Long Running Processes with Event Sourcing and CQRS
In this post I want to go over what I learned about long running processes when building a project using Event Sourcing and Command Query Responsibility Segregation (CQRS) pattern.
Update: In an attempt to remove confusion, I have reverted to using the proper term “Process Manager” instead of “Saga”. The latter, should be used for something else.
Introduction
In this post we will look at how to implement a long running process in the context of Event Sourcing and CQRS. We will make use of a Process Manager and explain how it solves some common problems with long running processes.
The Problem
How do you handle a long running process when using Event Sourcing?
Example: You would like to run a complex data mining algorithm that can potentially take several minutes, if not hours.
The problem is more complex than at first seems. All of the following concerns have to be addressed:
- How does a long running process fit into the model of CQRS and Event Sourcing?
- How do you handle failure of a long running process?
- How do you handle recovery from system failure? (e.g. power failure)
The Tools
Before we go on to the solution, let’s first define what CQRS and Process Manager are.
CQRS
Command Query Responsibility Segregation is a principle that states that a system should be split in two: one responsible for accepting commands and another for accepting queries.
Typical CQRS architecture is shown below.
The important things to note are:
- The command side is responsible only for validating commands and executing them on an aggregate.
- Aggregate is responsible for keeping a consistent system state.
- All changes to an aggregate are expressed as events.
- Command side can only reply with ok or error, as it doesn’t know anything about the actual events that will be generated by aggregates.
- All events that are generated by the aggregates eventually propagate, via the bus, to the query side.
- Query side is responsible only for accepting user queries and executing them against some storage.
- Query side storage is completely determined by the events it receives from the command side.
Process Manager
The definition of the Process Manager from the system’s point of view is simple:
Process Manager is a machine that takes events as input and produces commands as output.
We must understand that how it obtains those events and produces the commands is irrelevant here. Some of the ways a process manager can obtain events might be: from the central event bus, from another system, from the newscast on TV or from the relational database. What is relevant is that the Process Manager cannot reject those events, as they represent a fact, something that happened. Some of the ways in which a Process Manager can produce commands are: issue a command to an aggregate, actuate some physical device (like an alarm or a pump), activate a loudspeaker and play an audible command.
Now that the concept of a Process Manager is clear we can proceed to examine where it fits in a typical CQRS architecture.
Process Manager and the CQRS
The following diagram depicts a CQRS system with a Process Manager.

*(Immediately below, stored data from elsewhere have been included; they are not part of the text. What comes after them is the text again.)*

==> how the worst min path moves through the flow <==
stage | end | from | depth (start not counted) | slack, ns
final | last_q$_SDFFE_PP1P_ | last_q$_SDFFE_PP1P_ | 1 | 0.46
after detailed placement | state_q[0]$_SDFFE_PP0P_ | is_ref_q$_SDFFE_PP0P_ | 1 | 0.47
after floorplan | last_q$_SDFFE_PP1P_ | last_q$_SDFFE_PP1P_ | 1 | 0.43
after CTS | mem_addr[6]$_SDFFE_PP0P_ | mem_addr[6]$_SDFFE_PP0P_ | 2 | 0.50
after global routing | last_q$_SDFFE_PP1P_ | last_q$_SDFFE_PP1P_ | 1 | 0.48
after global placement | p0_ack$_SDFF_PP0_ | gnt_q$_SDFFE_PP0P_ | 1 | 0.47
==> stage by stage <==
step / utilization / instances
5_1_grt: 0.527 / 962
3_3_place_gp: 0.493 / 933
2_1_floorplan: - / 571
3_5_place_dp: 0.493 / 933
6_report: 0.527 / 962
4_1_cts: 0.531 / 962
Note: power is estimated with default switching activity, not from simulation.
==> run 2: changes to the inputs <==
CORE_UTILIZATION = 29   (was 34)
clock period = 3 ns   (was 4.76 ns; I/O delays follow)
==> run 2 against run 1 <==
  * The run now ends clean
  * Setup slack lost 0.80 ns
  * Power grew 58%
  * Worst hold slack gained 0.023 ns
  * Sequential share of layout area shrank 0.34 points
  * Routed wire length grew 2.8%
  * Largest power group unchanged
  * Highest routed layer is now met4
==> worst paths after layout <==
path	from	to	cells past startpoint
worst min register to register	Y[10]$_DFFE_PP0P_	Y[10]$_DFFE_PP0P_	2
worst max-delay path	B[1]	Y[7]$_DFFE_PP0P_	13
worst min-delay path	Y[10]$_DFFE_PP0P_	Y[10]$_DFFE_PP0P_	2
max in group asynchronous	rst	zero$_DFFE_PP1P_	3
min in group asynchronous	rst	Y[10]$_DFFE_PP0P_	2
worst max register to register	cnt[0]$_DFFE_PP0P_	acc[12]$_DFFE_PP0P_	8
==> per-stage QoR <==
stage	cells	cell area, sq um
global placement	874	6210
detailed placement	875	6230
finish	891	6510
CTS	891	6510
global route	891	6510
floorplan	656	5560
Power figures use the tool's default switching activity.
**src/rtl/uart_rx.sv**
```systemverilog
// ---------------------------------------------------------------------------
// uart_rx -- 8N1 UART receiver with mid-bit sampling.
//
// Optional feature macro: UART_RX_MAJORITY_VOTE_EN
//   defined   : every start/data/stop decision is the 2-of-3 majority of the
//               synchronized line at mid-1, mid and mid+1. The decision is taken
//               at mid+1, so all output timing moves one cycle later.
//   undefined : a single sample at mid-bit, no vote logic.
//
// Parameters
//   CLK_FREQ   system clock frequency in Hz
//   BAUD_RATE  line bit rate in bit/s (CLK_FREQ/BAUD_RATE must be >= 4)
//
// Ports
//   sys_clk    in   system clock, rising edge
//   sys_rst_n  in   asynchronous active-low reset
//   rx         in   asynchronous serial line, idle high
//   rx_data    out  last correctly framed byte, held until the next good frame
//   rx_valid   out  one-cycle pulse, rx_data newly updated
//   frame_err  out  one-cycle pulse, stop bit sampled low
//   rx_busy    out  high whenever the receiver is not idle
// ---------------------------------------------------------------------------
module uart_rx #(
  parameter int CLK_FREQ  = 84_000_000,
  parameter int BAUD_RATE = 3000000
) (
  input  logic       sys_clk,
  input  logic       sys_rst_n,
  input  logic       rx,
  output logic [7:0] rx_data,
  output logic       rx_valid,
  output logic       frame_err,
  output logic       rx_busy
);

  localparam int CLK_PER_BIT = CLK_FREQ / BAUD_RATE;
  localparam int HALF_BIT    = CLK_PER_BIT / 2;
  localparam int CNT_W       = $clog2(CLK_PER_BIT);
`ifdef UART_RX_MAJORITY_VOTE_EN
  localparam int START_LAST  = HALF_BIT;
`else
  localparam int START_LAST  = HALF_BIT - 1;
`endif
  localparam logic [CNT_W-1:0] START_END = CNT_W'(START_LAST);
  localparam logic [CNT_W-1:0] BIT_END   = CNT_W'(CLK_PER_BIT - 1);

  generate
    if (CLK_PER_BIT < 4) begin : g_rate_check
      $error("uart_rx: CLK_FREQ/BAUD_RATE must be at least 4");
    end
  endgenerate

  typedef enum logic [2:0] {IDLE, START, DATA, STOP, RECOVER} state_t;

  state_t           state;
  state_t           state_nxt;
  logic             rx_meta;
  logic             rx_s;
  logic             rx_s_d;
  logic [1:0]       sync_vld;
  logic             armed;
  logic             rx_bit;
  logic             start_edge;
  logic             cnt_done;
  logic             cnt_clr;
  logic             shift_en;
  logic             load_en;
  logic             ferr_en;
  logic [CNT_W-1:0] clk_cnt;
  logic [2:0]       bit_cnt;
  logic [7:0]       shift_reg;

`ifdef UART_RX_MAJORITY_VOTE_EN
  logic rx_s_d2;

  function automatic logic maj3(input logic a, input logic b, input logic c);
    return (a & b) | (a & c) | (b & c);
  endfunction

  assign rx_bit = maj3(rx_s, rx_s_d, rx_s_d2);
`else
  assign rx_bit = rx_s;
`endif

  // Synchronizer and edge history. sync_vld marks when rx_s carries a real
  // line value rather than its reset value; armed then requires the line to
  // be seen high before a falling edge counts, so a line that is low when
  // reset is released never looks like a start bit.
  always_ff @(posedge sys_clk or negedge sys_rst_n) begin
    if (!sys_rst_n) begin
      rx_meta  <= 1'b1;
      rx_s     <= 1'b1;
      rx_s_d   <= 1'b1;
`ifdef UART_RX_MAJORITY_VOTE_EN
      rx_s_d2  <= 1'b1;
`endif
      sync_vld <= 2'b00;
      armed    <= 1'b0;
    end else begin
      rx_meta  <= rx;
      rx_s     <= rx_meta;
      rx_s_d   <= rx_s;
`ifdef UART_RX_MAJORITY_VOTE_EN
      rx_s_d2  <= rx_s_d;
`endif
      sync_vld <= {sync_vld[0], 1'b1};
      if (sync_vld[1] && rx_s) begin
        armed <= 1'b1;
      end
    end
  end

  assign start_edge = armed && rx_s_d && !rx_s;
  assign cnt_done   = (state == START) ? (clk_cnt == START_END)
                    : (((state == DATA) || (state == STOP)) && (clk_cnt == BIT_END));

  // State register
  always_ff @(posedge sys_clk or negedge sys_rst_n) begin
    if (!sys_rst_n) begin
      state <= IDLE;
    end else begin
      state <= state_nxt;
    end
  end

  // Next-state logic
  always_comb begin
    state_nxt = state;
    case (state)
      IDLE:    if (start_edge) state_nxt = START;
      START:   if (cnt_done) state_nxt = rx_bit ? IDLE : DATA;
      DATA:    if (cnt_done && (bit_cnt == 3'd7)) state_nxt = STOP;
      STOP:    if (cnt_done) state_nxt = rx_bit ? IDLE : RECOVER;
      RECOVER: if (rx_s) state_nxt = IDLE;
      default: state_nxt = IDLE;
    endcase
  end

  // Output / strobe decode
  always_comb begin
    rx_busy  = 1'b1;
    cnt_clr  = 1'b1;
    shift_en = 1'b0;
    load_en  = 1'b0;
    ferr_en  = 1'b0;
    case (state)
      IDLE:    rx_busy = 1'b0;
      START:   cnt_clr = cnt_done;
      DATA: begin
        cnt_clr  = cnt_done;
        shift_en = cnt_done;
      end
      STOP: begin
        cnt_clr = cnt_done;
        load_en = cnt_done && rx_bit;
        ferr_en = cnt_done && !rx_bit;
      end
      default: cnt_clr = 1'b1;
    endcase
  end

  // Counters, shift register and registered output pulses. The clock
  // counter is held at zero outside timed states so it never wraps.
  always_ff @(posedge sys_clk or negedge sys_rst_n) begin
    if (!sys_rst_n) begin
      clk_cnt   <= '0;
      bit_cnt   <= '0;
      shift_reg <= '0;
      rx_data   <= '0;
      rx_valid  <= 1'b0;
      frame_err <= 1'b0;
    end else begin
      clk_cnt <= cnt_clr ? '0 : clk_cnt + 1'b1;
      if (state != DATA) begin
        bit_cnt <= '0;
      end else if (shift_en) begin
        bit_cnt <= bit_cnt + 3'd1;
      end
      if (shift_en) begin
        shift_reg <= {rx_bit, shift_reg[7:1]};
      end
      rx_valid  <= load_en;
      frame_err <= ferr_en;
      if (load_en) begin
        rx_data <= shift_reg;
      end
    end
  end

endmodule

```
**config.mk**
```make
export PLATFORM = sky130hd
export DESIGN_NAME = uart_rx
export DESIGN_NICKNAME = d
export VERILOG_FILES = /design/src/rtl/uart_rx.sv
export SDC_FILE = /design/constraint.sdc
export NUM_CORES = 1
export LEC_CHECK = 0
export BUFFER_PORTS_ARGS = -buffer_cell sky130_fd_sc_hd__buf_4
export CORE_UTILIZATION = 30
export DETAILED_ROUTE_END_ITERATION = 16
export GPL_TIMING_DRIVEN = 0
export SLEW_MARGIN = 0
export SYNTH_ARGS = -nofsm -noshare
export SYNTH_HDL_FRONTEND = slang
export SYNTH_SLANG_ARGS = --single-unit
```
**constraint.sdc**
```tcl
create_clock -name sys_clk -period 2 [get_ports sys_clk]
set_clock_uncertainty 0.2 [all_clocks]
set_input_delay 0.1 -clock sys_clk [delete_from_list [all_inputs] [get_ports sys_clk]]
set_output_delay 0.1 -clock sys_clk [all_outputs]
set_load 0.03 [all_outputs]
```
==> impl_metrics.yaml <==
outcome:
  status: "complete, no violations"
finish:
  num-nets-final: 140
  multiInputGateArea_um2: 577
  drive_gt1_frac: 0.351
  fin_util: 0.381
  regArea_um2: 880
  design_area_um2: 1810
  antenna_cells: 0
  area_growth_pct: 21.6
  fillers: 493
die:
  initial_core_util: 0.313
  die_w_um: 72.4
  ios: 14
  dieHeight_um: 72.4
  core_area_um2: 4750
  row_count: 25
  dieArea_um2: 5240
setup_path:
  r2r_start: "clk_cnt[0]"
  setup.worst_path.start_class: "register"
  r2r_slack_ns: 0.14
  cp_max_fo: 8
  end_kind: "register"
  crit_path_start: "clk_cnt[0]"
  cp_data_arrival_time_ns: 1.83
  worstSetupPathType: "reg2reg"
  r2r-end: "shift_reg[6]"
  r2r_cells: 4
  critPathRequiredTime_ns: 1.97
sta:
  period_share: 0.932
  fin_setup_tns_ns: 0
  finalSetupViolations: 0
  finalHoldViolCount: 0
  period_needed_ns: 1.86
  clock.fmax_mhz: 536
  timing.final.ws_setup_ns: 0.136
  final-max-slew-violation-count: 0
  rsz0062_at_grt: "false"
place:
  gp_congestion: 0.773
  portBuffers: 13
  hpwlAfterDp_um: 1670
  dpl-instance-area_um2: 1670
  dp_slack_ns: 0.0468
clock_network:
  clk_pin_slew_ns: 0.07
  cts.sinks: 35
  root_buffer: "clkbuf_8"
  htreeDepth: 2
  clk_latency_ns: 0.29
  cts_tree: "done"
  cts_made_buffers: 5
  cts.path.max_buffers: 2
drt:
  via_count: 912
  vias_per_cell: 4.54
  dr.pass1.iters: 4
  wl_um: 2490
  drtIter0Drc: 38
  routedWlPerCell_um: 12.4
  ant_nets: 0
  drc: 0
synthesis:
  synthCells: 110
  ys_seq_elements: 35
  ys_types: 39
  syn_area_um2: 1490
  ys.warnings.count: 0
  syn-num-nets: 117
  ys_seq_area_frac: 0.591
  synth.avg_cell_area_um2: 13.5
run:
  maxCapViolCount: 0
global_route:
  grt_max_degree: 36
  antenna_found_initial: 0
  grt_pass1_wl_um: 4090
  overflow: 0
  grt_pass1_vias: 882
  track_usage: 0.106
power:
  p_per_area_nw_per_um2: 744
  p_total_mw: 1.35
  vdd_drop_max_mv: 0.496
  p_leak_nw: 0.872
hold_path:
  holdCritPathClass: "in2async"
## worst max path at each step
stage / slack [ns] / to / cells past startpoint
after floorplan: 0.20 / rx_data[0] / 5
after global routing: 0.009 / shift_reg[4] / 4
after detailed placement: 0.05 / shift_reg[1] / 4
after CTS: 0.03 / shift_reg[6] / 4
after global placement: 0.1 / rx_data[3] / 5
final: 0.14 / shift_reg[6] / 4
## critical path, cell delays in order, from the launching register on
cell	delay (ns)
dfrtp_1	0.44
ha_4	0.19
nand4b_1	0.24
nor2_4	0.31
mux2_2	0.37
## cell families after synthesis
logic type	share of synthesized area
AO/OA/AOI/OAI	0.0580
XOR/XNOR	0.0177
adder cells (fa/ha/maj)	0.0336
buffers and inverters	0.0294
flip-flops	0.591
multiplexers	0.140
other	0.00252
AND/OR/NAND/NOR	0.128
## where the power goes
part	internal, mW	total, mW	leakage [nW]	switching [mW]
combinational	0.0220	0.0597	0.353	0.0377
sequential	0.721	0.730	0.467	0.00945
clock	0.314	0.555	0.0515	0.241
## timing repair
item,CTS,global route
endpoints found under the setup margin,0,18
setup buffers,0,1
hold buffers,2,0
endpoints found under the hold margin,36,0
resized for setup,0,2
## metrics by stage
step,std cells,hold slack (ns)
5_1_grt,201,0.149
2_1_floorplan,110,-0.396
3_3_place_gp,190,-0.131
3_5_place_dp,190,-0.125
6_report,201,0.0997
4_1_cts,200,0.117
## synth_stat cells, drive strengths merged
cell type / count / share of area
nor3b: 1 / 0.0050
mux2: 16 / 0.13
nand3: 2 / 0.0067
a22oi: 2 / 0.010
a211o: 1 / 0.0059
a31oi: 1 / 0.0042
or3b: 1 / 0.0059
and4b: 1 / 0.0067
a21o: 1 / 0.0050
dfrtp: 32 / 0.54
ha: 4 / 0.034
buf: 4 / 0.019
xnor2: 2 / 0.012
inv: 3 / 0.0076
nor3: 4 / 0.013
dfstp: 3 / 0.053
a21oi: 3 / 0.010
clkbuf: 1 / 0.0025
conb: 1 / 0.0025
mux2i: 2 / 0.013
nor2b: 2 / 0.0084
or3: 2 / 0.0084
nand4b: 2 / 0.012
nor4b: 1 / 0.0059
a2bb2oi: 1 / 0.0059
xor2: 1 / 0.0059
nor2: 4 / 0.015
o32ai: 1 / 0.0059
o21ai: 1 / 0.0034
or2b: 1 / 0.0050
nor4: 1 / 0.0042
nand4: 1 / 0.014
o2111a: 1 / 0.0076
nand2b: 1 / 0.0042
nand2: 5 / 0.013
## routing by layer
layer / global-route usage / vias to the layer above / wire length [um]
li1: - / 440 / -
met5: 0 / - / 0
met1: 0.137 / 456 / 1190
met3: 0.0389 / 3 / 98
met4: 0.0523 / 0 / 42
met2: 0.157 / 13 / 1170
## layout by cell type, fill, tap and decap left out, drive strengths merged, types with 2 or more instances in the layout
cell type / count
nand4b: 2
nand3: 2
nand2: 5
dfstp: 3
dfrtp: 32
buf: 18
nor3: 4
dlygate4sd3: 2
mux2i: 2
nor2b: 2
xnor2: 2
ha: 4
nor2: 4
inv: 3
a21oi: 3
clkbuf: 9
a22oi: 2
mux2: 16
or3: 2
## layout make-up
| type | count | area share |
|---|---|---|
| Multi-Input combinational cell | 67 | 0.319 |
| Sequential cell | 35 | 0.486 |
| Buffer | 5 | 0.0180 |
| Tap cell | 67 | 0.0463 |
| Inverter | 3 | 0.00622 |
| Clock buffer | 8 | 0.0553 |
| Timing Repair Buffer | 16 | 0.0692 |
Power figures use the tool's default switching activity.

Since Process Manager needs to be able to issue commands, it has to have access to the Command Side.
- Because it is responsible for reacting to certain events, it must have access to the Bus.
- Finally, it needs access to the Query Side to restore its own state.
The last requirement— access to the Query Side — will become clearer as we go through the solutions to the problems we outlined in the beginning of this post.
Process Manager serves a different role than an aggregate or a projection. I find the best way to think of it is as a projection with private state that can issue commands.
The Solution
Employ a Process Manager that recovers its state from the query side and issues commands to the command side.
In more detail, let us examine how Process Manager solves each problem that we are faced with when encountering long running processes.
1. How does a long running process fit into the model of CQRS and Event Sourcing?
Long running process can be implemented using a component that reacts to events to issue one or more commands, which in turn may produce more events. This component is the Process Manager.
Let us consider an example of a fictitious nuclear reactor:
- News broadcast is received stating that an earthquake is imminent.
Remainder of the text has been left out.